Aim of the exercise: Give the number of lines in these entries that contain "never", and nothing more.
--- START ---
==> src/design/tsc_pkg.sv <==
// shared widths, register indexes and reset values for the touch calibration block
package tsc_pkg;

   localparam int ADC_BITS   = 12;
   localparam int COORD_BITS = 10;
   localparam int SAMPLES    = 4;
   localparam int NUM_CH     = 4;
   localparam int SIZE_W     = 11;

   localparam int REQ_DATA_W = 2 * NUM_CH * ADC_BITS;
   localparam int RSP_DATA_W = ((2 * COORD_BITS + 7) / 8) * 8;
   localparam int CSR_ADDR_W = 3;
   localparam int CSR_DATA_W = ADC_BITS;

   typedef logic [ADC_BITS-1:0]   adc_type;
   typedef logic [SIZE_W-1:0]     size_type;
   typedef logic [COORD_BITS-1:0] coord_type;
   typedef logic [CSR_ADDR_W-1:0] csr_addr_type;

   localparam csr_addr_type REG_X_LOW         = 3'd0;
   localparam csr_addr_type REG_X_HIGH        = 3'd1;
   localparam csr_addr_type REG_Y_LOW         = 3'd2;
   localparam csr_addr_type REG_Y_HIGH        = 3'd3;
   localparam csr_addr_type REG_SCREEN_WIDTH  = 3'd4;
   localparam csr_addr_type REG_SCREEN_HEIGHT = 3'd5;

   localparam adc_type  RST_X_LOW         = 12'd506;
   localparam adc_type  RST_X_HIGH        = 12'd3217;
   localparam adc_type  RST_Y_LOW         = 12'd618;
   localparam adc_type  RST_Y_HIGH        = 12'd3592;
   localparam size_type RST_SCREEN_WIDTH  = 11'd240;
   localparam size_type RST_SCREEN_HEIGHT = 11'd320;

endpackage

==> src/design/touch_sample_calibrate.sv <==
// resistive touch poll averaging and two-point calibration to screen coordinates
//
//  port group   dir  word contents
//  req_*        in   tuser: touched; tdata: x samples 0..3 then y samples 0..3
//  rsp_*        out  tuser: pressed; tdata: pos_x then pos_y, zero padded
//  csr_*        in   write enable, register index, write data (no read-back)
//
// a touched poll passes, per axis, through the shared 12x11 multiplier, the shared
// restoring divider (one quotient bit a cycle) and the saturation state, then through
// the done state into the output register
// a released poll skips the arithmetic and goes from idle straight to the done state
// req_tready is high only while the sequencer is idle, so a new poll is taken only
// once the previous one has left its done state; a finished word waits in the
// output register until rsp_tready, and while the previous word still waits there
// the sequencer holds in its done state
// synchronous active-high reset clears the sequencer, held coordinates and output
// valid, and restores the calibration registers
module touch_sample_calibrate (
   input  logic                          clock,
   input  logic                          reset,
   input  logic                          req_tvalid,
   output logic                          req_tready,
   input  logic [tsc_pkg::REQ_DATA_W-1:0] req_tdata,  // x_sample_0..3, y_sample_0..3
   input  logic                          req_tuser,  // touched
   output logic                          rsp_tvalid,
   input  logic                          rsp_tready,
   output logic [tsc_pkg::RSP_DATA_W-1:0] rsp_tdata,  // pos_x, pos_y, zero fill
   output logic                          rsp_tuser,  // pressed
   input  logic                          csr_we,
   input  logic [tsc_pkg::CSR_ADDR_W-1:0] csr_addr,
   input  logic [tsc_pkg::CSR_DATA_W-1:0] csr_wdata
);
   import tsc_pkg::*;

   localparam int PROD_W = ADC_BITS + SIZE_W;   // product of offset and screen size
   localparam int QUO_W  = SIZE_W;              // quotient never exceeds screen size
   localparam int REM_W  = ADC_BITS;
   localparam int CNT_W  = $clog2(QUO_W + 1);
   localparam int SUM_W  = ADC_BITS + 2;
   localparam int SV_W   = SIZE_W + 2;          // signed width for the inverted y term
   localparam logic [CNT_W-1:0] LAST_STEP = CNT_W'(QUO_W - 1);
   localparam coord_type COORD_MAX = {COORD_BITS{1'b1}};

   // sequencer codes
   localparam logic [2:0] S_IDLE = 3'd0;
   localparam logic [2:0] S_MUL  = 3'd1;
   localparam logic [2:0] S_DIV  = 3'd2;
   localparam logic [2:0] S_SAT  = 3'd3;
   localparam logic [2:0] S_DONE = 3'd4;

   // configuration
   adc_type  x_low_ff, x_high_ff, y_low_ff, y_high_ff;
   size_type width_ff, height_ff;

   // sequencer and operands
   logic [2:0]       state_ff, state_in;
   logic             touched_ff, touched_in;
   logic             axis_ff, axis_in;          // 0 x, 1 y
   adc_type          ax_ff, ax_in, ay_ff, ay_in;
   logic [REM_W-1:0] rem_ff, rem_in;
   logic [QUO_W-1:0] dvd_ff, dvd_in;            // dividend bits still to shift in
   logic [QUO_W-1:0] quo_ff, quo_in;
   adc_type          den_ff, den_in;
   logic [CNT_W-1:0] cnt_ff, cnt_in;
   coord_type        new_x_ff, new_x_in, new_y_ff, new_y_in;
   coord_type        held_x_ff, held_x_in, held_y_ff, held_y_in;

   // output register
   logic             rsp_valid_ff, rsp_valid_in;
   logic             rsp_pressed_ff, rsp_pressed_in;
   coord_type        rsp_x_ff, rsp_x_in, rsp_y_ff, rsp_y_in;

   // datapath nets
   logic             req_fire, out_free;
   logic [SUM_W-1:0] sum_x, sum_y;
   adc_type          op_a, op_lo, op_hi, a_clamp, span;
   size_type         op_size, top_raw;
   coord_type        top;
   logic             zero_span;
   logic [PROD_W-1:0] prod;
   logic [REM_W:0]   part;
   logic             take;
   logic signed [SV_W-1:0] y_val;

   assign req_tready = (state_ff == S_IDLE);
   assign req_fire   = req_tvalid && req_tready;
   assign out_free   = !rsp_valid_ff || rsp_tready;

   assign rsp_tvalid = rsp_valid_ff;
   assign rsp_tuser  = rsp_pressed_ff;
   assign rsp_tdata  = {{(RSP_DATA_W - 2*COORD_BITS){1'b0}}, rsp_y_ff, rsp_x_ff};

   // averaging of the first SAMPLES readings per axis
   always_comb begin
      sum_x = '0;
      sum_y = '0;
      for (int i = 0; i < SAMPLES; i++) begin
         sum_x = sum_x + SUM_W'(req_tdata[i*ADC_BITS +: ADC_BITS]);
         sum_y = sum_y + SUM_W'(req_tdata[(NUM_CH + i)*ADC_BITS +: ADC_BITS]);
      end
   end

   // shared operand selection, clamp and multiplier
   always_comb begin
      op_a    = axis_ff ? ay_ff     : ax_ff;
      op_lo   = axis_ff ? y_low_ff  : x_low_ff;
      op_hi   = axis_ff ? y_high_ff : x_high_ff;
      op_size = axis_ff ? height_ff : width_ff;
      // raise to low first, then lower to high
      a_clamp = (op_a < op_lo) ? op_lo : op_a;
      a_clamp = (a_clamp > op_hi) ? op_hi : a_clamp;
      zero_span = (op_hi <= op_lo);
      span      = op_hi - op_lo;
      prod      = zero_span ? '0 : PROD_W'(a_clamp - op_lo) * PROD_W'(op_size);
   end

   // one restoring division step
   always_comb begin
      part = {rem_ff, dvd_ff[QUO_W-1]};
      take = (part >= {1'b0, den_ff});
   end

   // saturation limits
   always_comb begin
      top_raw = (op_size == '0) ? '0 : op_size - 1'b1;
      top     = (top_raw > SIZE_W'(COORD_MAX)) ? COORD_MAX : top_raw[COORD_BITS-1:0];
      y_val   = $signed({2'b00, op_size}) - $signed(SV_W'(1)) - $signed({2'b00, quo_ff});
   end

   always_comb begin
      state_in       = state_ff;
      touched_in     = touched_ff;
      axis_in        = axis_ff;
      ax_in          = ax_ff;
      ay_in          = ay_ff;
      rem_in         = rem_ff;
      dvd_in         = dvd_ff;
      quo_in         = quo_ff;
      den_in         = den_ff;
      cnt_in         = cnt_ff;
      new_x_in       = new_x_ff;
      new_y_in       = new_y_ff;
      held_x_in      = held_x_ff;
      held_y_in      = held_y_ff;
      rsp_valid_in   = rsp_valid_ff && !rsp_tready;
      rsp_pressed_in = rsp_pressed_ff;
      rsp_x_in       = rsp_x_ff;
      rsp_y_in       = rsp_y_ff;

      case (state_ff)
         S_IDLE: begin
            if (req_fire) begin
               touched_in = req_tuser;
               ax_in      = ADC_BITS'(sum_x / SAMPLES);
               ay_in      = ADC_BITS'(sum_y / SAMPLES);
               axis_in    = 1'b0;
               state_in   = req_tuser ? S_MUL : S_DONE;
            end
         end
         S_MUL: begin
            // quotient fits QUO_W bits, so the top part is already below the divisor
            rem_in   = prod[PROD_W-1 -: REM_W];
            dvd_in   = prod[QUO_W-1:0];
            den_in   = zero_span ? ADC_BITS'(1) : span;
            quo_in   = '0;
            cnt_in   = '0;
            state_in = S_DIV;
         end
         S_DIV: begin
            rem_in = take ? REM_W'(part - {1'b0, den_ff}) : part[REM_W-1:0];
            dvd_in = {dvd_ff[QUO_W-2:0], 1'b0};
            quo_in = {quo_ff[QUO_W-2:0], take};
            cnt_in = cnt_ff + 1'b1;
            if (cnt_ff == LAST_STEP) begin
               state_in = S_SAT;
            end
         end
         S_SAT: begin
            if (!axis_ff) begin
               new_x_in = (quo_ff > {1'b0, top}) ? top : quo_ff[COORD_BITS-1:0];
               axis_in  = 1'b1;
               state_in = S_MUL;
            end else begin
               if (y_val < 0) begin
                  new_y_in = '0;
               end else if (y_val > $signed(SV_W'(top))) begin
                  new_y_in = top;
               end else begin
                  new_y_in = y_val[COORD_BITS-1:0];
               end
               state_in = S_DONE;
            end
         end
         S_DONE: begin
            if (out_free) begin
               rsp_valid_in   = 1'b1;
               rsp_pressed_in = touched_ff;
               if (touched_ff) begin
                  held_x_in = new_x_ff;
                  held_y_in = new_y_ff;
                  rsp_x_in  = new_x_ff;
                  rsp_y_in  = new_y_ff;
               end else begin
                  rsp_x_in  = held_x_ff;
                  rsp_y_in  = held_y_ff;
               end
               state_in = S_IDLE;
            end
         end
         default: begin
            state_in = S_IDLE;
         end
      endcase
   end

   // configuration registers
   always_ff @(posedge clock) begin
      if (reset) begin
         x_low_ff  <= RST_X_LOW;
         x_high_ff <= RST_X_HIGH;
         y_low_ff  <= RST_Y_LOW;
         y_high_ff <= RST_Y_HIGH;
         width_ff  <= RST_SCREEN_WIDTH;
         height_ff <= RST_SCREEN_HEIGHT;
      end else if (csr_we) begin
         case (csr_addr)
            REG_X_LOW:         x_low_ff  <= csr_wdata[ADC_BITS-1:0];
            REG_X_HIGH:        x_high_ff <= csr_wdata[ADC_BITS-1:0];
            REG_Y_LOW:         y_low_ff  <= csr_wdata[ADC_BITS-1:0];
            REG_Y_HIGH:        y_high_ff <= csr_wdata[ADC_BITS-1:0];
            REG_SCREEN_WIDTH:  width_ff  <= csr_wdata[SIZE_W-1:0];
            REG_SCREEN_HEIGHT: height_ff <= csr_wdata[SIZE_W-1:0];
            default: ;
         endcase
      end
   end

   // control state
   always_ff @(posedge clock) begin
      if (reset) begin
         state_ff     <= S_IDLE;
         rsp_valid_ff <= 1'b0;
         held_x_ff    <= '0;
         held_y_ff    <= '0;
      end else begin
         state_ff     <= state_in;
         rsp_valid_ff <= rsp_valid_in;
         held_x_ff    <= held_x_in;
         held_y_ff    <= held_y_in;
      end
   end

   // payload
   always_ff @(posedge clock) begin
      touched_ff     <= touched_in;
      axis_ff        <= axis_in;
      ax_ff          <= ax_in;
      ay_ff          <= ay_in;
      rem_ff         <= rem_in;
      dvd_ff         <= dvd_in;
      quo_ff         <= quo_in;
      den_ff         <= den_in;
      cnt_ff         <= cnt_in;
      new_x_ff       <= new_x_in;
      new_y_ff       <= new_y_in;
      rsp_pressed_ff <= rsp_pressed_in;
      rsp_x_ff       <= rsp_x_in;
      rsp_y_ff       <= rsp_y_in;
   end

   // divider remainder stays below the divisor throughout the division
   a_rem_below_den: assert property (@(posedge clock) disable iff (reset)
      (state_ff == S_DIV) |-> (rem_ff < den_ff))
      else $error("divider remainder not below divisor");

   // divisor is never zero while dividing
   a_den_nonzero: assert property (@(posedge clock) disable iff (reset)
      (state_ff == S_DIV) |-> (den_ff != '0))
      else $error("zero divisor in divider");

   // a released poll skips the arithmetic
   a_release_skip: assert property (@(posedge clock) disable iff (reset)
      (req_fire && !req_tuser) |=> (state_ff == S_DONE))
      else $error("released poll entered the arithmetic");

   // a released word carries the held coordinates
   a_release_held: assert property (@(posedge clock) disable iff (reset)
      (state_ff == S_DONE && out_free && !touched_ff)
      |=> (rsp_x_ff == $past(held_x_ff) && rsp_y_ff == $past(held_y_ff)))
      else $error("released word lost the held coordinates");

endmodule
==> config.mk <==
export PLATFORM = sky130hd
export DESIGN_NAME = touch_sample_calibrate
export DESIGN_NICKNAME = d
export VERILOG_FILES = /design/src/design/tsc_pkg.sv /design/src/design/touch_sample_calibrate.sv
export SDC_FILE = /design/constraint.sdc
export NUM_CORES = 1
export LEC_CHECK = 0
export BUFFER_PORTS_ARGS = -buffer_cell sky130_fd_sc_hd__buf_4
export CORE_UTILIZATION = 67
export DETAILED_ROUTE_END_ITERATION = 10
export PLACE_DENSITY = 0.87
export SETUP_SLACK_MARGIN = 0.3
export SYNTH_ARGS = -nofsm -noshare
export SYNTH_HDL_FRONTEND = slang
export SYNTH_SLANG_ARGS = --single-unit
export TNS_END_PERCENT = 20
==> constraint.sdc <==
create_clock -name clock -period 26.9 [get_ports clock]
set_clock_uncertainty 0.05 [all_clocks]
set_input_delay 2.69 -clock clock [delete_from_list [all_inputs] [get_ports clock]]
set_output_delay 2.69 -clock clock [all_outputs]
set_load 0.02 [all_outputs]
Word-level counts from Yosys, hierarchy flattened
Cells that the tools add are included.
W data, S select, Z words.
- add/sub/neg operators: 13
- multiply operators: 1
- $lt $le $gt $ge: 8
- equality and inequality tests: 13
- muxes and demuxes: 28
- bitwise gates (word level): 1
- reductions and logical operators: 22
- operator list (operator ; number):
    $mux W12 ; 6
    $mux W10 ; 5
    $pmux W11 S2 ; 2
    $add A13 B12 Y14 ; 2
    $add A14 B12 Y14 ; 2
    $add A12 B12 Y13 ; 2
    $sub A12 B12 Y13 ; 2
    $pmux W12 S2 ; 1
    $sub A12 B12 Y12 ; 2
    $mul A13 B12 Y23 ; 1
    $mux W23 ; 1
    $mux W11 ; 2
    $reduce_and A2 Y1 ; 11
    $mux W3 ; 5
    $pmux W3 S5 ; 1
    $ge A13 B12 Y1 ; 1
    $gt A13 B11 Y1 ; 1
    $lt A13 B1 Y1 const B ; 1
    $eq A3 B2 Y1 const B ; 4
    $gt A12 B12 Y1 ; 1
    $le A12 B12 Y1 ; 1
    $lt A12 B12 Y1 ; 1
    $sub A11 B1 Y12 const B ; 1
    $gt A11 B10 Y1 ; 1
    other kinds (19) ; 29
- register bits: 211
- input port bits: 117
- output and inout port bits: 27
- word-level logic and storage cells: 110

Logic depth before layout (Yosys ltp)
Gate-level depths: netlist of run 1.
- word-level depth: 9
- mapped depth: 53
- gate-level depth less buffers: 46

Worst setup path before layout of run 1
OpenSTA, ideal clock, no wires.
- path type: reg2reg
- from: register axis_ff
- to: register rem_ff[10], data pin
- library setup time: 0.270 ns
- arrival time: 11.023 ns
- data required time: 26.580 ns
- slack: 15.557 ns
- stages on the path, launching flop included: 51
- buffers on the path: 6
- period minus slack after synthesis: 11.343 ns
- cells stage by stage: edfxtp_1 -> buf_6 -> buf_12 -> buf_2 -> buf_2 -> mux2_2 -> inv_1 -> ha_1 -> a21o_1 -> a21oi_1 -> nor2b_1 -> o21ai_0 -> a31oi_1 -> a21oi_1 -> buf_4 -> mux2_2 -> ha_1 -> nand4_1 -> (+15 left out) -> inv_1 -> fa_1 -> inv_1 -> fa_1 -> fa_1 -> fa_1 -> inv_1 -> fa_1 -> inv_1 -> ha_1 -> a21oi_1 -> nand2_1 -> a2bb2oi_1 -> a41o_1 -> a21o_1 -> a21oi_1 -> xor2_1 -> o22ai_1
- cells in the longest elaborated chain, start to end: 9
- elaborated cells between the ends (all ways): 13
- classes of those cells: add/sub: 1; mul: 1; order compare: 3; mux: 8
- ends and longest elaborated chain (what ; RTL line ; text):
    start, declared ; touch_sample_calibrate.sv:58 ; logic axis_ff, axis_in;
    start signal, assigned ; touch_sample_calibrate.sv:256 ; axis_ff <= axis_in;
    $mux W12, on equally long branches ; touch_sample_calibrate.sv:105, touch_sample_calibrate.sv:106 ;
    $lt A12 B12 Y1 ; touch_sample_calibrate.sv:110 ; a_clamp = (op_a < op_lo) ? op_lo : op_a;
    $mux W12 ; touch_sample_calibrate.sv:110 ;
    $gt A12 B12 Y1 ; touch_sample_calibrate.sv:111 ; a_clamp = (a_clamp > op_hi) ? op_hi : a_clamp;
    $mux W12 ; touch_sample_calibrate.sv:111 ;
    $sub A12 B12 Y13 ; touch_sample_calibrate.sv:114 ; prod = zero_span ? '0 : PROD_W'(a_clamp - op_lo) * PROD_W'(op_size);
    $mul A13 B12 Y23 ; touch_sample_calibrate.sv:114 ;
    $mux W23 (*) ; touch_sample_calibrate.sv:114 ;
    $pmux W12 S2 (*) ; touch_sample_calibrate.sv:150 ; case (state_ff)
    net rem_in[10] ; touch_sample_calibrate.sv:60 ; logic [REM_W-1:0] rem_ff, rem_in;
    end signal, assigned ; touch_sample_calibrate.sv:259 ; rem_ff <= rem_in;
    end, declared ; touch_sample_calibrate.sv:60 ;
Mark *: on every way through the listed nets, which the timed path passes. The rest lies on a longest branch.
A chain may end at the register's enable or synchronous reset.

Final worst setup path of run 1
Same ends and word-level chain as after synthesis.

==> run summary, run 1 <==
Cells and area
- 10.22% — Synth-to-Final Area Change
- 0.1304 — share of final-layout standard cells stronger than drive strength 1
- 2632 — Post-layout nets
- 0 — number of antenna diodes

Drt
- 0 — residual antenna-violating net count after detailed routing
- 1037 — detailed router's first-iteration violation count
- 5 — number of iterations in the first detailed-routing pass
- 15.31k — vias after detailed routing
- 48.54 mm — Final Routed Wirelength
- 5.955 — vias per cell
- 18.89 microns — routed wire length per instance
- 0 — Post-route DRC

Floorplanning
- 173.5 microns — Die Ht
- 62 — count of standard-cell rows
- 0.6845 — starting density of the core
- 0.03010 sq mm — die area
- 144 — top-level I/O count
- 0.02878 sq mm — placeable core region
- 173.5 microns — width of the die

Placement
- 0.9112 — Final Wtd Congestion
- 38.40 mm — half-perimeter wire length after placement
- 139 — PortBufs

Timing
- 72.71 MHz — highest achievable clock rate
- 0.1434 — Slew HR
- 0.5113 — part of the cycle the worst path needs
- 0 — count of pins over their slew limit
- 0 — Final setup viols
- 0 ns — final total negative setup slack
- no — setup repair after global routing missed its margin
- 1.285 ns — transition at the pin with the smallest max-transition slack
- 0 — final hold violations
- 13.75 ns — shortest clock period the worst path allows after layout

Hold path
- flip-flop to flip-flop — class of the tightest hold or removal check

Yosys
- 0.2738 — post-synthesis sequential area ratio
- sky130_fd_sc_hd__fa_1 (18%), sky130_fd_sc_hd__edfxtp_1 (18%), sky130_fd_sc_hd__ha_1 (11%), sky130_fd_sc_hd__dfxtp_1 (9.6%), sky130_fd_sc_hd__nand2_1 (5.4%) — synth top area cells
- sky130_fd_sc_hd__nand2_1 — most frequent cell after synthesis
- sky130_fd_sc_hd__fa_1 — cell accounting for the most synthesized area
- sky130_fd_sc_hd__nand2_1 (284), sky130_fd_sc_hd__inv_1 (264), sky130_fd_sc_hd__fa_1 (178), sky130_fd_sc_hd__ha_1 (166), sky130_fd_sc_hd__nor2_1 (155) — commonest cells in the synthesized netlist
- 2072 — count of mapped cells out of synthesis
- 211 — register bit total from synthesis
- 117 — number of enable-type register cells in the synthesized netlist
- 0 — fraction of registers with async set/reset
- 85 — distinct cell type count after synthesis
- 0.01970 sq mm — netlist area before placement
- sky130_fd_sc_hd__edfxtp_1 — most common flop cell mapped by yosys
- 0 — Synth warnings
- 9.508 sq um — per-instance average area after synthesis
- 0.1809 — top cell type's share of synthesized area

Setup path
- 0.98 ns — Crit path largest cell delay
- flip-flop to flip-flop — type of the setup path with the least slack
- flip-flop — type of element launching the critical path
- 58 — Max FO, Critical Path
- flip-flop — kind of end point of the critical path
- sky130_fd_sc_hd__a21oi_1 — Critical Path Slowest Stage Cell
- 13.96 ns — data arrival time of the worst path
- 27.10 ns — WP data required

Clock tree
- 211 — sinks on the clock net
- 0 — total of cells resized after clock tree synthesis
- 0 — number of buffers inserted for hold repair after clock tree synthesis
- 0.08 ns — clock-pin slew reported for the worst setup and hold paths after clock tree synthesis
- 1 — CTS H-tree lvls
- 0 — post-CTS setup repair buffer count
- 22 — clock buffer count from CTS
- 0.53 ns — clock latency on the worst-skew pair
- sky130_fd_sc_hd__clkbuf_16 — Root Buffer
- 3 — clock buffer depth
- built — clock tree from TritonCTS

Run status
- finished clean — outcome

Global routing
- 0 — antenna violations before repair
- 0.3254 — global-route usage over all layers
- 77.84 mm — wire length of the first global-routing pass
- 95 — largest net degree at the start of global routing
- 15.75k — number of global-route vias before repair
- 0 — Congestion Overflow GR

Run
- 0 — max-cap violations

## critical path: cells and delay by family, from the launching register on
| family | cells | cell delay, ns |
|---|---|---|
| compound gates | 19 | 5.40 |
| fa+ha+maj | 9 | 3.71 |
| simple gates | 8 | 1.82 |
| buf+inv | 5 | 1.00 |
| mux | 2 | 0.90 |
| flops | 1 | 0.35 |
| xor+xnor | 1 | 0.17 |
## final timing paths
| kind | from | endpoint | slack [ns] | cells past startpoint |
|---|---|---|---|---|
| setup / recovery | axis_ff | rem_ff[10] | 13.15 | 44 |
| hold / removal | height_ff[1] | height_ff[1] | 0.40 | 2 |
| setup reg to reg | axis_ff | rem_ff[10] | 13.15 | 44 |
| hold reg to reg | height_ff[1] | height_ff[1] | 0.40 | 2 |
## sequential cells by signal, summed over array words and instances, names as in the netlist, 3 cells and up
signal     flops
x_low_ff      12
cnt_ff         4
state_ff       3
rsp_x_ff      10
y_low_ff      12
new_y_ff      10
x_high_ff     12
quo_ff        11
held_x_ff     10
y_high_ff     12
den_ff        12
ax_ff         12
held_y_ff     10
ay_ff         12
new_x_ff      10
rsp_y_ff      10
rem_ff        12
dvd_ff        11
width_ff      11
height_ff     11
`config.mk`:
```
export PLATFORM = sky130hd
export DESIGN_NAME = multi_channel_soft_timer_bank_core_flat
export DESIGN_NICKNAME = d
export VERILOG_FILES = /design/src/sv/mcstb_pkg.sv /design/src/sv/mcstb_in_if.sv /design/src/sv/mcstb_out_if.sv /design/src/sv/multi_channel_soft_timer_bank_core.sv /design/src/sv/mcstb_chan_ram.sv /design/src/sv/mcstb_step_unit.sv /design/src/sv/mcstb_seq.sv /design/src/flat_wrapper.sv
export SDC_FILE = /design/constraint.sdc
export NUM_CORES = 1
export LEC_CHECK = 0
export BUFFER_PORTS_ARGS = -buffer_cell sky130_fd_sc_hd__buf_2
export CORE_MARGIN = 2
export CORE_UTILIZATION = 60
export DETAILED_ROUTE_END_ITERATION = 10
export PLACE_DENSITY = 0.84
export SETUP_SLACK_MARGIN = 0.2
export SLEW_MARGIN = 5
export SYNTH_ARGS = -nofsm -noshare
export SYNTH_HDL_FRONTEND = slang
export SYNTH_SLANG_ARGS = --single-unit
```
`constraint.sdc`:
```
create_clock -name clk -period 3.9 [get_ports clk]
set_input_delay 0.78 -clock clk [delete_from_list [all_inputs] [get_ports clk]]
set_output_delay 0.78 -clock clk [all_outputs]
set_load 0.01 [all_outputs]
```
--- END ---
Task result: 2